Content starts

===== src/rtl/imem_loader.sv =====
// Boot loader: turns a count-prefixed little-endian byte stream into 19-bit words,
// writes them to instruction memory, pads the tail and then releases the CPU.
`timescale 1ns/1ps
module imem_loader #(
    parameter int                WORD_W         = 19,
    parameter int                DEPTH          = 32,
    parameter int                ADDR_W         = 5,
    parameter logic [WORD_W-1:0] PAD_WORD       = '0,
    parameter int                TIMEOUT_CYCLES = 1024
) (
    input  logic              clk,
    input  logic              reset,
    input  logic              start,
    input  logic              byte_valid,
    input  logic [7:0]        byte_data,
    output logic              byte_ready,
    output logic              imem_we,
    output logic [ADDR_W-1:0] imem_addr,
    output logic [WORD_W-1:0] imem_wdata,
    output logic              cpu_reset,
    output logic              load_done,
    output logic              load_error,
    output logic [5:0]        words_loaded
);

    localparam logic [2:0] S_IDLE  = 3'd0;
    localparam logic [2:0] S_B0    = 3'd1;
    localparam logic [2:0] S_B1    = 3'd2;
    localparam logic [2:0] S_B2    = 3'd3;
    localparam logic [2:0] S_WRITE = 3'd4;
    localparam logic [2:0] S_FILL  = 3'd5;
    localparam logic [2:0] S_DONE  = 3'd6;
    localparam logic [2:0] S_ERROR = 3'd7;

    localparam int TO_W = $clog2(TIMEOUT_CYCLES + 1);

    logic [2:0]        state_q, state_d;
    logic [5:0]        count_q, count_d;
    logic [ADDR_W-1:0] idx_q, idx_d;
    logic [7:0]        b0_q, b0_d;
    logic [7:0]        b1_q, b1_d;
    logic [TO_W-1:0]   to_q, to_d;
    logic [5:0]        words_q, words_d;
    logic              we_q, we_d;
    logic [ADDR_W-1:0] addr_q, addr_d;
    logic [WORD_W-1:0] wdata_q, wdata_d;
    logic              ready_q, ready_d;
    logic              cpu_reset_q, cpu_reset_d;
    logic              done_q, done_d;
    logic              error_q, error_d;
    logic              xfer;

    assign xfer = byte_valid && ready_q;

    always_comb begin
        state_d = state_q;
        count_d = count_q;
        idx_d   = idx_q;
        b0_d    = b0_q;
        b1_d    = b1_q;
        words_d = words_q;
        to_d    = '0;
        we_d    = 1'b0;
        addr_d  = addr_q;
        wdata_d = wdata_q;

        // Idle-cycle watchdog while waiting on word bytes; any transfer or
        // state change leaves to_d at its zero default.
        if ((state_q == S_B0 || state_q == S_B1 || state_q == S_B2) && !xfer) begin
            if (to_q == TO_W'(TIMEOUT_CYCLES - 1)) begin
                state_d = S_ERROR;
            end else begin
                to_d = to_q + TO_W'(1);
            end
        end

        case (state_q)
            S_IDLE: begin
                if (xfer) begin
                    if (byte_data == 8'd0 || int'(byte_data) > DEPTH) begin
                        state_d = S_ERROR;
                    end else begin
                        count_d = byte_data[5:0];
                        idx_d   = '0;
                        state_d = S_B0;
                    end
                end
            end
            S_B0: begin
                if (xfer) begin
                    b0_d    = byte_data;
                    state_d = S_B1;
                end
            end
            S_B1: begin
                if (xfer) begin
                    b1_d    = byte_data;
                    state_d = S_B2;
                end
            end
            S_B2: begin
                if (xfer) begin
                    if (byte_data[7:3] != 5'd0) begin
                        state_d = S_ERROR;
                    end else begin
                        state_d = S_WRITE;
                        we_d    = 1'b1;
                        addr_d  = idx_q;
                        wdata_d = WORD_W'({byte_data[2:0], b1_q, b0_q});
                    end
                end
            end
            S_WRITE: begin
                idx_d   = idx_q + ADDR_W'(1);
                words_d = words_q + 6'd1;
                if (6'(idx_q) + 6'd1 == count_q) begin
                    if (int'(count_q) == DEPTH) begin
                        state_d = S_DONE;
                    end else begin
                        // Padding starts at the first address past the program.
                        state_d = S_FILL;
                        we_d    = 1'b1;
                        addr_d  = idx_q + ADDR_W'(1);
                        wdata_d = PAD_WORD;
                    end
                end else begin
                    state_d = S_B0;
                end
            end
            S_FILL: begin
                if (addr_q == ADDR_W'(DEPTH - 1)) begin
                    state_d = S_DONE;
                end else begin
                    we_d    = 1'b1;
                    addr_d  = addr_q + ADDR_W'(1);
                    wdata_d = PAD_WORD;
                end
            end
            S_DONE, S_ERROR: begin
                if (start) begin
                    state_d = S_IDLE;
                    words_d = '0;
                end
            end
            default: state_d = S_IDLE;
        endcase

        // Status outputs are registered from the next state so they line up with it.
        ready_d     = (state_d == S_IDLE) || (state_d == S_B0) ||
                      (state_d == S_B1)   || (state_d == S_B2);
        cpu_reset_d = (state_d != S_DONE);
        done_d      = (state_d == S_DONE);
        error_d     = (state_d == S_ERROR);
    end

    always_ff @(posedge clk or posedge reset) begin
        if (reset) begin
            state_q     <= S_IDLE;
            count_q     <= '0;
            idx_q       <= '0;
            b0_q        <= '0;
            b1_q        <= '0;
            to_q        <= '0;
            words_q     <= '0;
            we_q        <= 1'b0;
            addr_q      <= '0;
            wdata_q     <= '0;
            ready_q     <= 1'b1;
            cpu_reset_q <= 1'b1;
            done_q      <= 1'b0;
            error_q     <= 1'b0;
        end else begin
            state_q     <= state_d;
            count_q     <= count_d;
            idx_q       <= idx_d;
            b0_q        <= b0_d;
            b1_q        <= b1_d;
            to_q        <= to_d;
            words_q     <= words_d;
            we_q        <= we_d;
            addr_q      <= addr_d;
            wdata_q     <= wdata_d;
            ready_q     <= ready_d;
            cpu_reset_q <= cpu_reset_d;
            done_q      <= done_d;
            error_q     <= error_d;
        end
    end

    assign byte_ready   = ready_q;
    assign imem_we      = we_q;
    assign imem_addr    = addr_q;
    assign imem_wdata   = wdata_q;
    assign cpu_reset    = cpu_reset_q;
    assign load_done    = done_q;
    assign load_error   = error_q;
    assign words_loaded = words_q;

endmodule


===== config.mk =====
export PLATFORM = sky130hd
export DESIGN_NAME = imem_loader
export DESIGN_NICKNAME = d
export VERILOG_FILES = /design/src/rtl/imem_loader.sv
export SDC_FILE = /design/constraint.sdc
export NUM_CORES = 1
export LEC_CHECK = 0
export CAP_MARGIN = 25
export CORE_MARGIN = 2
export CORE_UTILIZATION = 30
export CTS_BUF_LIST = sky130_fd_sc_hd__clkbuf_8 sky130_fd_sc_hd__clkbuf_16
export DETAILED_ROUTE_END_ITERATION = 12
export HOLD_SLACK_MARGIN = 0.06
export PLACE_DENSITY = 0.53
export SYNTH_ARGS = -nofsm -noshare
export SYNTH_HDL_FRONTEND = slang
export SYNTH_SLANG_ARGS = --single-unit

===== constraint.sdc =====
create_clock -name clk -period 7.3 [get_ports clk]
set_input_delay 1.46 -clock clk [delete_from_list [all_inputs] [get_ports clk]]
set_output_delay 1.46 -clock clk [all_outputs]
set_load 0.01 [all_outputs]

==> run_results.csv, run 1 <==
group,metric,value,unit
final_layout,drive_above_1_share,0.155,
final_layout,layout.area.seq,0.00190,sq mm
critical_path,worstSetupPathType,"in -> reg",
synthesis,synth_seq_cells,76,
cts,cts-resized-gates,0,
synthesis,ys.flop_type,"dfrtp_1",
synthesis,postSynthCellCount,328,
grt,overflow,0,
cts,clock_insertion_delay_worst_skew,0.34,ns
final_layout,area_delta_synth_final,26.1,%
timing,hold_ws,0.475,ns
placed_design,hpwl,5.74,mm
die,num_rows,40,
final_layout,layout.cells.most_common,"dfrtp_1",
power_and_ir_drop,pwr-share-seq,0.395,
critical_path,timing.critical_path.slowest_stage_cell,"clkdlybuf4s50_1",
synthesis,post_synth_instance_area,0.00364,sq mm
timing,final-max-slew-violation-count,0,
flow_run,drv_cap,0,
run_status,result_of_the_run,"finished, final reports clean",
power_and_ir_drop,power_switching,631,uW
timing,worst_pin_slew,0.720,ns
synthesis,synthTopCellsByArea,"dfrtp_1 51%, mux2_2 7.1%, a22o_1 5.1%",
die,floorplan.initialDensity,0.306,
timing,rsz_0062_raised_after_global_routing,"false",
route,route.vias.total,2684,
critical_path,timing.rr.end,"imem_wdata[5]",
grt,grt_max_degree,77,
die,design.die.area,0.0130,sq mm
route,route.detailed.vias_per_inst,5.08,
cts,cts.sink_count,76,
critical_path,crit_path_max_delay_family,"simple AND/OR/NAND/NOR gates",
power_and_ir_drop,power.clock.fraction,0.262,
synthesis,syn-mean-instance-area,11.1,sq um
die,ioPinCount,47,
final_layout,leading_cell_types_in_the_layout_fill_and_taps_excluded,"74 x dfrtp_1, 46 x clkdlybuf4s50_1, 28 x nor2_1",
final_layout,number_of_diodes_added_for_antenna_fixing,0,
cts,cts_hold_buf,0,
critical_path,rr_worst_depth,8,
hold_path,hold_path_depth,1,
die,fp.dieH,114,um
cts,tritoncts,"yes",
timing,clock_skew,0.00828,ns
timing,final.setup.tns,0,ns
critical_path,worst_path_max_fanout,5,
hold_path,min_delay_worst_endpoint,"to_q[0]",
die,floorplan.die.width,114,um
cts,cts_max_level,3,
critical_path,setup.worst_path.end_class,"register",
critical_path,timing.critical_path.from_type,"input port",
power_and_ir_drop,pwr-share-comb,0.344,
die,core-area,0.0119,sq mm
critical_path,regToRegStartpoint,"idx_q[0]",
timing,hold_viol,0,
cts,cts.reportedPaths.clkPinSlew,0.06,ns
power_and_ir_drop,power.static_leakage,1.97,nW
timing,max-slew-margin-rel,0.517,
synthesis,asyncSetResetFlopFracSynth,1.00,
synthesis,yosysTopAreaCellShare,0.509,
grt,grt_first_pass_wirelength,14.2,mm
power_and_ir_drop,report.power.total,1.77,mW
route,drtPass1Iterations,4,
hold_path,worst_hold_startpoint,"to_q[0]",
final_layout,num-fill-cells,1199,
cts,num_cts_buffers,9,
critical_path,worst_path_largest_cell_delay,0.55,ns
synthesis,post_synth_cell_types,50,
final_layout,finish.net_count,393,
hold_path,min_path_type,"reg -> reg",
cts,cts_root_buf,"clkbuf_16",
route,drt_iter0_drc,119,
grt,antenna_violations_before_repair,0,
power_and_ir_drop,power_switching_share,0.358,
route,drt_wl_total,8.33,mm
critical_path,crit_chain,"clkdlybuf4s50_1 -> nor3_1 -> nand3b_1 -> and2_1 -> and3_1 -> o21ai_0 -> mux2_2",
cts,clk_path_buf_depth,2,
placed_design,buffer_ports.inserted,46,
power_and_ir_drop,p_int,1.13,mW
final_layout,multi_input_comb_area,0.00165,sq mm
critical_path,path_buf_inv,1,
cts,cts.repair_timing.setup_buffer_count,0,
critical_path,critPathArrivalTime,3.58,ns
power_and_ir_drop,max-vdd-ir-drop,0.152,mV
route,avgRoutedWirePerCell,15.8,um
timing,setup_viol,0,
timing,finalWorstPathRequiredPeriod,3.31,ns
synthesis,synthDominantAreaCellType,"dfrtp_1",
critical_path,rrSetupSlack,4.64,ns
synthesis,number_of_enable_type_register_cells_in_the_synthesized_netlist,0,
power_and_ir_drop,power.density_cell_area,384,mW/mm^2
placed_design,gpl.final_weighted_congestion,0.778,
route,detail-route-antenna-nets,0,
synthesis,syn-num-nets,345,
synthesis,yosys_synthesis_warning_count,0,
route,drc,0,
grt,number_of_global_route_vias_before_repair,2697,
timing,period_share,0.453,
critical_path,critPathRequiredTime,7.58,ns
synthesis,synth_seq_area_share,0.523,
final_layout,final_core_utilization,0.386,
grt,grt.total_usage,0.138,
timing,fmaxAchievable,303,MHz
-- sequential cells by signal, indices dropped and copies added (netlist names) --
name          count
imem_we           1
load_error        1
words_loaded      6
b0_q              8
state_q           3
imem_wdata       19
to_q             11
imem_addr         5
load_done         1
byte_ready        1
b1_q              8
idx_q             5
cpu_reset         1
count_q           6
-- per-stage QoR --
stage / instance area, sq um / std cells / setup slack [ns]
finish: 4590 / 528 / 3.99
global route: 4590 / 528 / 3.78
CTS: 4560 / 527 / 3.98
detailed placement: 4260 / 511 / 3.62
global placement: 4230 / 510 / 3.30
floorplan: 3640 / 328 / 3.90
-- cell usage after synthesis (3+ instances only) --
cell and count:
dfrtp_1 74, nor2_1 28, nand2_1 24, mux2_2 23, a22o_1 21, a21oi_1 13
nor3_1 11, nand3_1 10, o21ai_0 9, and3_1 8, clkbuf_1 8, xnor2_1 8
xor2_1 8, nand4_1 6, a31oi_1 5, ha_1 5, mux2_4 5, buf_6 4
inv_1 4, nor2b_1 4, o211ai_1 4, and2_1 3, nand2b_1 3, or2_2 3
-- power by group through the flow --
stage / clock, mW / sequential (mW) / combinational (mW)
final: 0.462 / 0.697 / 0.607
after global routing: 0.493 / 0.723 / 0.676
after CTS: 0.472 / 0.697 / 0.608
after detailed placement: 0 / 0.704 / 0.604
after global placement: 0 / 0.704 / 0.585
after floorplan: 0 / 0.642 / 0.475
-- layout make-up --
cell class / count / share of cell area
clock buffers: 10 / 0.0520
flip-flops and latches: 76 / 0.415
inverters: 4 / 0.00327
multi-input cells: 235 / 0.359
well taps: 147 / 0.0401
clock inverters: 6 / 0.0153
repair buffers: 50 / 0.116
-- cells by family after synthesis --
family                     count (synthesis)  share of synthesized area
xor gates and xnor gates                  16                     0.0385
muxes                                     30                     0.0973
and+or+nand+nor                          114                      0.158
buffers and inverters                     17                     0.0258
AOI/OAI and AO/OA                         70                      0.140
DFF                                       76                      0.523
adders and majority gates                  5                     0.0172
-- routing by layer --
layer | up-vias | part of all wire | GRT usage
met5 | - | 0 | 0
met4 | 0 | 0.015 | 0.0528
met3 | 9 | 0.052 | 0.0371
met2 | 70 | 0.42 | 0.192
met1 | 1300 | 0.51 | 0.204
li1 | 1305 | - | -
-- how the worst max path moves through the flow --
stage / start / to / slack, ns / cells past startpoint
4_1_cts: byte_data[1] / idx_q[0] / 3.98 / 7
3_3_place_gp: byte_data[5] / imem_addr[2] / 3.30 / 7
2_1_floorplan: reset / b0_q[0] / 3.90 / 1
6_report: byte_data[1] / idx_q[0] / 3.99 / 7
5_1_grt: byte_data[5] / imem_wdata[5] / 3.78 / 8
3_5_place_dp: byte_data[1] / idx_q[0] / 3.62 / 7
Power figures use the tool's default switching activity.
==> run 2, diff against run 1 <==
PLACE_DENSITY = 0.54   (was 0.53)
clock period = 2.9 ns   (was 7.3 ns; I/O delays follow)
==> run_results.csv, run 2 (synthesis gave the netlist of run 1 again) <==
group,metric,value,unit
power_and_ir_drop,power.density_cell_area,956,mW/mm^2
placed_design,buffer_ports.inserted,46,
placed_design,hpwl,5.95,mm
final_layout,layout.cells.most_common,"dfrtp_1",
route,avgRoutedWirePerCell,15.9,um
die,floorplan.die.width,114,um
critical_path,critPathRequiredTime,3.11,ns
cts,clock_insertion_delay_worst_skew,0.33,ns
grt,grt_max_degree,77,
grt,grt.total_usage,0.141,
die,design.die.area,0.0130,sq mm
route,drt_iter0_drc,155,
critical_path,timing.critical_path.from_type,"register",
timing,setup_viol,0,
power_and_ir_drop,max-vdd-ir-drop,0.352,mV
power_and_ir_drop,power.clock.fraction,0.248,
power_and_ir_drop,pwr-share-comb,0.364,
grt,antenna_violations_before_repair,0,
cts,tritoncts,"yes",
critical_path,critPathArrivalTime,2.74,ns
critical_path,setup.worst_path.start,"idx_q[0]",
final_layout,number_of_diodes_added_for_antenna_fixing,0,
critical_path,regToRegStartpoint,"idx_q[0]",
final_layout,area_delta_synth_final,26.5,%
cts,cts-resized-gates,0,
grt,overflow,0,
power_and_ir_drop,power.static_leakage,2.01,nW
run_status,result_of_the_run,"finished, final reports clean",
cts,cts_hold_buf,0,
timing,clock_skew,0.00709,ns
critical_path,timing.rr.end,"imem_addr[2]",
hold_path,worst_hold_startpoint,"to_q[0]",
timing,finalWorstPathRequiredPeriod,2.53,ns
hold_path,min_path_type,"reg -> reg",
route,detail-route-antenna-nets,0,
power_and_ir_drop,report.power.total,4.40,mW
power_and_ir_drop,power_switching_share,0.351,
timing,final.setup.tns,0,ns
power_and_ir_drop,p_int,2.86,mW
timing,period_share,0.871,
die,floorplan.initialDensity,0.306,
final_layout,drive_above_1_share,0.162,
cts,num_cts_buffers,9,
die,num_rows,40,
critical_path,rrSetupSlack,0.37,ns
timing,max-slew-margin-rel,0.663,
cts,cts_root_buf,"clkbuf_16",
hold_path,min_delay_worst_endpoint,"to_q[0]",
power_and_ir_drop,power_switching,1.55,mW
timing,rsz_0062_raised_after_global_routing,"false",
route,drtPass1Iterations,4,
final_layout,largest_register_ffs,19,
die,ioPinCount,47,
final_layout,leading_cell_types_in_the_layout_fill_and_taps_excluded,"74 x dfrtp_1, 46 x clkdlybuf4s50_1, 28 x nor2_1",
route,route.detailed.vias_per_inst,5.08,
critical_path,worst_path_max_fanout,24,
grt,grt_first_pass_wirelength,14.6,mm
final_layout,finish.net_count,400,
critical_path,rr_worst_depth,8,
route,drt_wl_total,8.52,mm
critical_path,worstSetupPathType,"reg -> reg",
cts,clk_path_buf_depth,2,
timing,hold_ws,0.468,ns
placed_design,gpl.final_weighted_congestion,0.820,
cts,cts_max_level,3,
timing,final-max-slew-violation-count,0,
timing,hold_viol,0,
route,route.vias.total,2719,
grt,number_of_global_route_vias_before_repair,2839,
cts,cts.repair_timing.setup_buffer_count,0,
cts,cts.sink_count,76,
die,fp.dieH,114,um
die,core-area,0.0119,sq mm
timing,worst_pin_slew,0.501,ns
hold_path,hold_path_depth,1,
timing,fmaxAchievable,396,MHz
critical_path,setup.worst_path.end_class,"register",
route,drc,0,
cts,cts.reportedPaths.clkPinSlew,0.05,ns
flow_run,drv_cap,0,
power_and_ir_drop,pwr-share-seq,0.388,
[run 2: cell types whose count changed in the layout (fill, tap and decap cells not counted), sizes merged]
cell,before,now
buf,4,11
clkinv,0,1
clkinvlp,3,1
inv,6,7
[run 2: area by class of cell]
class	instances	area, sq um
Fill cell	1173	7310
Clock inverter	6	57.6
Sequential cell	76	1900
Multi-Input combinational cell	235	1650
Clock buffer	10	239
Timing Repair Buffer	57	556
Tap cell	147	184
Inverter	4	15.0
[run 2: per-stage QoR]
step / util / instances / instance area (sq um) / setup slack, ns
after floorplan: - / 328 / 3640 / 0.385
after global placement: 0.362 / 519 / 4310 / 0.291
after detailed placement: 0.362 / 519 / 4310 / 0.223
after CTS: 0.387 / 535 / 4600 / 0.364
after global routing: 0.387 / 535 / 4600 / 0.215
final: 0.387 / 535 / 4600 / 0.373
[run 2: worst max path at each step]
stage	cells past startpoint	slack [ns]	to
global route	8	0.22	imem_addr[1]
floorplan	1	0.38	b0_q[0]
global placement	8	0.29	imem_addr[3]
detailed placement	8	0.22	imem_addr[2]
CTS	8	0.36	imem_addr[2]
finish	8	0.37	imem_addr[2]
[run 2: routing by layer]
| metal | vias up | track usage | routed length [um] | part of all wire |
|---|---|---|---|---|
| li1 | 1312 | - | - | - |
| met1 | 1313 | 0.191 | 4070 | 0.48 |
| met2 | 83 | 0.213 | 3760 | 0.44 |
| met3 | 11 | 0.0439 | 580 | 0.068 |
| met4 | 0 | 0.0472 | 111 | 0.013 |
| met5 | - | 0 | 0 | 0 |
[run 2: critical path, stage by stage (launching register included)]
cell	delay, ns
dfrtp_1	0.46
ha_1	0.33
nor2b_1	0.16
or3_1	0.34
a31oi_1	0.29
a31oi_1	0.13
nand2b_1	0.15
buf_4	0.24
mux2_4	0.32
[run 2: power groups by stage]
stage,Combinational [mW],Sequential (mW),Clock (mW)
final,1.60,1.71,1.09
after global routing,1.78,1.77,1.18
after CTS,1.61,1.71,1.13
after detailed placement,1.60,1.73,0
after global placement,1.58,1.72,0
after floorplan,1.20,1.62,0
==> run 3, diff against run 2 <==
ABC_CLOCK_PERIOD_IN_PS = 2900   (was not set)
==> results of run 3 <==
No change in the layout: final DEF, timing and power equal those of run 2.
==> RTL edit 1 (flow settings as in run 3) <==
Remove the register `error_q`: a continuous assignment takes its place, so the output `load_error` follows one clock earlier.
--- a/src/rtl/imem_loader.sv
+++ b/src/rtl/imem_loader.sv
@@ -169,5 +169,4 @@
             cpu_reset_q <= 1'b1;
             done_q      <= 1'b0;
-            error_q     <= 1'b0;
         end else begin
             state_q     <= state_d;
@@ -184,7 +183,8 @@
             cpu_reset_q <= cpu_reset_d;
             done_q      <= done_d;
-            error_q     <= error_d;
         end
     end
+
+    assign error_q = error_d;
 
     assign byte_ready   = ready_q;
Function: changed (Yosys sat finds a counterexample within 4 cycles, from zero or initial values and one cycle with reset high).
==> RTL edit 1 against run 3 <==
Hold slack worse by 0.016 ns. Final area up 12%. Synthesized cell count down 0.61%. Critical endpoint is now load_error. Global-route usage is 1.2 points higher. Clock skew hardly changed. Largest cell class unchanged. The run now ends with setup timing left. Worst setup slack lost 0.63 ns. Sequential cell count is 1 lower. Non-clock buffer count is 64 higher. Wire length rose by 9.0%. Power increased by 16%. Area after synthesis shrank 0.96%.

Content ends

TRY IT
Beginning at the first line of the records, retype exactly every line up to and including the one with "localparam logic [2:0] S_B1".

ANSWER TO THIS TASK
===== src/rtl/imem_loader.sv =====
// Boot loader: turns a count-prefixed little-endian byte stream into 19-bit words,
// writes them to instruction memory, pads the tail and then releases the CPU.
`timescale 1ns/1ps
module imem_loader #(
    parameter int                WORD_W         = 19,
    parameter int                DEPTH          = 32,
    parameter int                ADDR_W         = 5,
    parameter logic [WORD_W-1:0] PAD_WORD       = '0,
    parameter int                TIMEOUT_CYCLES = 1024
) (
    input  logic              clk,
    input  logic              reset,
    input  logic              start,
    input  logic              byte_valid,
    input  logic [7:0]        byte_data,
    output logic              byte_ready,
    output logic              imem_we,
    output logic [ADDR_W-1:0] imem_addr,
    output logic [WORD_W-1:0] imem_wdata,
    output logic              cpu_reset,
    output logic              load_done,
    output logic              load_error,
    output logic [5:0]        words_loaded
);

    localparam logic [2:0] S_IDLE  = 3'd0;
    localparam logic [2:0] S_B0    = 3'd1;
    localparam logic [2:0] S_B1    = 3'd2;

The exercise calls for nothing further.